RECORDS PROVIDED -

═══

===== src/line_driver_config_decoder.sv =====
// Purpose: Configuration command decoder and edge sequencing control
// Assumes: Command bytes are one-cycle strobes from the receiver
// Notes: Bus threshold comparators and polarity pin are asynchronous
`timescale 1ns/1ps
module line_driver_config_decoder
  import line_driver_config_pkg::*;
(
  input wire logic clk_sys,
  input wire logic reset_n,
  input wire logic rx_valid,
  input wire logic [7:0] rx_byte,
  input wire logic command_mode,
  input wire logic flex_speed,
  input wire logic line_polarity_pin,
  input wire logic bus_above_switch,
  input wire logic bus_above_timer,
  input wire logic drive_low_req,
  output logic resp_valid,
  output logic [7:0] resp_byte,
  output config_s cfg,
  output decoded_s decoded,
  output logic rx_invert,
  output logic fall_slew_enable,
  output logic [2:0] fall_slew_code,
  output logic pulse_terminate,
  output logic weak_pullup_current,
  output logic active_pullup_current,
  output logic pulldown_enable
);

  typedef enum logic [2:0] {EDGE_IDLE, EDGE_PREP, EDGE_LOW, EDGE_RISE_WEAK, EDGE_RISE_ACT, EDGE_HOLD} edge_e;

  function automatic logic [2:0] get_field(input config_s c, input logic [2:0] code);
    logic [2:0] v;
    v = 3'h0;
    case (code)
      PAR_SLEW: v = c.fall_slew_select;
      PAR_PROG: v = c.prog_pulse_length;
      PAR_SPU: v = c.strong_pullup_length;
      PAR_WRITE_ONE_LOW_TIME: v = c.write_one_low_time;
      PAR_DSO: v = c.sample_offset_zero_recovery;
      PAR_LOAD: v = c.load_current;
      PAR_RATE: v = c.serial_rate_select;
      default: v = 3'h0;
    endcase
    return v;
  endfunction

  function automatic config_s set_field(input config_s c, input logic [2:0] code, input logic [2:0] v);
    config_s r;
    r = c;
    case (code)
      PAR_SLEW: r.fall_slew_select = v;
      PAR_PROG: r.prog_pulse_length = v;
      PAR_SPU: r.strong_pullup_length = v;
      PAR_WRITE_ONE_LOW_TIME: r.write_one_low_time = v;
      PAR_DSO: r.sample_offset_zero_recovery = v;
      PAR_LOAD: r.load_current = v;
      PAR_RATE: r.serial_rate_select = v;
      default: r = c;
    endcase
    return r;
  endfunction

  // Synchronisers for pin inputs
  logic [2:0] pins_raw;
  logic [2:0] sync1_reg, sync2_reg, sync3_reg, filt_reg;
  logic [2:0] filt_next;

  assign pins_raw = {line_polarity_pin, bus_above_switch, bus_above_timer};

  always_comb begin
    for (int i = 0; i < 3; i++) begin
      filt_next[i] = (sync2_reg[i] == sync3_reg[i]) ? sync3_reg[i] : filt_reg[i];
    end
  end

  always_ff @(posedge clk_sys or negedge reset_n) begin
    if (!reset_n) begin
      sync1_reg <= 3'h0;
      sync2_reg <= 3'h0;
      sync3_reg <= 3'h0;
      filt_reg <= 3'h0;
    end else begin
      sync1_reg <= pins_raw;
      sync2_reg <= sync1_reg;
      sync3_reg <= sync2_reg;
      filt_reg <= filt_next;
    end
  end

  logic pol_q, above_switch_q, above_timer_q;
  assign pol_q = filt_reg[2];
  assign above_switch_q = filt_reg[1];
  assign above_timer_q = filt_reg[0];

  // Command decode
  logic is_config, is_read, is_write;
  logic [2:0] read_value;
  config_s cfg_reg, cfg_next;
  assign is_config = rx_valid && command_mode && !rx_byte[CMD_TOP_BIT] && rx_byte[CMD_LSB_BIT];
  assign is_read = is_config && (rx_byte[PAR_HI:PAR_LO] == PAR_READ);
  assign is_write = is_config && (rx_byte[PAR_HI:PAR_LO] != PAR_READ);
  assign read_value = get_field(cfg_reg, rx_byte[VAL_HI:VAL_LO]);

  decoded_s dec_reg, dec_next;
  logic resp_valid_reg, resp_valid_next;
  logic [7:0] resp_byte_reg, resp_byte_next;
  logic term_reg, term_next;
  logic inv_reg, inv_next;
  logic slew_en_reg, slew_en_next;
  logic [2:0] slew_code_reg, slew_code_next;

  always_comb begin
    cfg_next = cfg_reg;
    resp_valid_next = 1'b0;
    resp_byte_next = resp_byte_reg;
    term_next = rx_valid && command_mode && (rx_byte == TERMINATE_CMD);
    if (is_write) begin
      // Field stored with the response so the next waveform uses it
      cfg_next = set_field(cfg_reg, rx_byte[PAR_HI:PAR_LO], rx_byte[VAL_HI:VAL_LO]);
      resp_valid_next = 1'b1;
      resp_byte_next = {rx_byte[7:1], 1'b0};
    end else if (is_read) begin
      resp_valid_next = 1'b1;
      resp_byte_next = {rx_byte[7:4], read_value, 1'b0};
    end
    dec_next.write_one_low_us = WRITE_ONE_LOW_TIME_BASE_US + 5'(cfg_next.write_one_low_time);
    dec_next.sample_offset_us = DSO_BASE_US + 4'(cfg_next.sample_offset_zero_recovery);
    dec_next.load_tenth_ma = LOAD_BASE_TENTH_MA + 6'(LOAD_STEP_TENTH_MA * 6'(cfg_next.load_current));
    dec_next.prog_unlimited = cfg_next.prog_pulse_length == CODE_UNLIMITED;
    dec_next.prog_pulse_us = dec_next.prog_unlimited ? 12'h000 : 12'(PROG_BASE_US << cfg_next.prog_pulse_length);
    dec_next.strong_pullup_unlimited = cfg_next.strong_pullup_length == CODE_UNLIMITED;
    dec_next.rate_index = cfg_next.serial_rate_select[1:0];
    inv_next = pol_q ^ cfg_next.serial_rate_select[RATE_INVERT_BIT];
    slew_en_next = flex_speed && (cfg_next.fall_slew_select != RST_SLEW);
    slew_code_next = slew_en_next ? cfg_next.fall_slew_select : RST_SLEW;
  end

  always_ff @(posedge clk_sys or negedge reset_n) begin
    if (!reset_n) begin
      cfg_reg <= CONFIG_RESET;
      dec_reg <= '0;
      resp_valid_reg <= 1'b0;
      resp_byte_reg <= 8'h00;
      term_reg <= 1'b0;
      inv_reg <= 1'b0;
      slew_en_reg <= 1'b0;
      slew_code_reg <= RST_SLEW;
    end else begin
      cfg_reg <= cfg_next;
      dec_reg <= dec_next;
      resp_valid_reg <= resp_valid_next;
      resp_byte_reg <= resp_byte_next;
      term_reg <= term_next;
      inv_reg <= inv_next;
      slew_en_reg <= slew_en_next;
      slew_code_reg <= slew_code_next;
    end
  end

  // Edge sequencing; rising shaping has no disable path
  edge_e edge_reg, edge_next;
  logic [5:0] hold_reg, hold_next;
  logic weak_reg, weak_next, act_reg, act_next, pd_reg, pd_next;

  always_comb begin
    edge_next = edge_reg;
    hold_next = hold_reg;
    case (edge_reg)
      EDGE_IDLE: begin
        if (drive_low_req) begin
          edge_next = EDGE_PREP;
        end else if (!above_switch_q) begin
          edge_next = EDGE_RISE_WEAK;
        end
      end
      EDGE_PREP: edge_next = EDGE_LOW;
      EDGE_LOW: begin
        if (!drive_low_req) begin
          edge_next = EDGE_RISE_WEAK;
        end
      end
      EDGE_RISE_WEAK: begin
        if (drive_low_req) begin
          edge_next = EDGE_PREP;
        end else if (above_switch_q) begin
          edge_next = EDGE_RISE_ACT;
        end
      end
      EDGE_RISE_ACT: begin
        if (drive_low_req) begin
          edge_next = EDGE_PREP;
        end else if (above_timer_q) begin
          edge_next = EDGE_HOLD;
          hold_next = ACTIVE_ON_CYCLES - 6'h01;
        end
      end
      EDGE_HOLD: begin
        if (drive_low_req) begin
          edge_next = EDGE_PREP;
        end else if (hold_reg == 6'h00) begin
          edge_next = EDGE_IDLE;
        end else begin
          hold_next = hold_reg - 6'h01;
        end
      end
      default: edge_next = EDGE_IDLE;
    endcase
    weak_next = (edge_next == EDGE_IDLE) || (edge_next == EDGE_RISE_WEAK);
    act_next = (edge_next == EDGE_RISE_ACT) || (edge_next == EDGE_HOLD);
    pd_next = edge_next == EDGE_LOW;
  end

  always_ff @(posedge clk_sys or negedge reset_n) begin
    if (!reset_n) begin
      edge_reg <= EDGE_IDLE;
      hold_reg <= 6'h00;
      weak_reg <= 1'b1;
      act_reg <= 1'b0;
      pd_reg <= 1'b0;
    end else begin
      edge_reg <= edge_next;
      hold_reg <= hold_next;
      weak_reg <= weak_next;
      act_reg <= act_next;
      pd_reg <= pd_next;
    end
  end

  assign resp_valid = resp_valid_reg;
  assign resp_byte = resp_byte_reg;
  assign cfg = cfg_reg;
  assign decoded = dec_reg;
  assign rx_invert = inv_reg;
  assign fall_slew_enable = slew_en_reg;
  assign fall_slew_code = slew_code_reg;
  assign pulse_terminate = term_reg;
  assign weak_pullup_current = weak_reg;
  assign active_pullup_current = act_reg;
  assign pulldown_enable = pd_reg;

  // Cycles spent in the on-time hold, read by the on-time check
  logic [5:0] on_cnt_reg, on_cnt_next;

  always_comb begin
    on_cnt_next = (edge_reg == EDGE_HOLD) ? on_cnt_reg + 6'h01 : 6'h00;
  end

  always_ff @(posedge clk_sys or negedge reset_n) begin
    if (!reset_n) begin
      on_cnt_reg <= 6'h00;
    end else begin
      on_cnt_reg <= on_cnt_next;
    end
  end
endmodule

═══

EXERCISE INSTRUCTIONS - Show all lines in the records above that hold "automatic".

EXPECTED ANSWER -
  function automatic logic [2:0] get_field(input config_s c, input logic [2:0] code);
  function automatic config_s set_field(input config_s c, input logic [2:0] code, input logic [2:0] v);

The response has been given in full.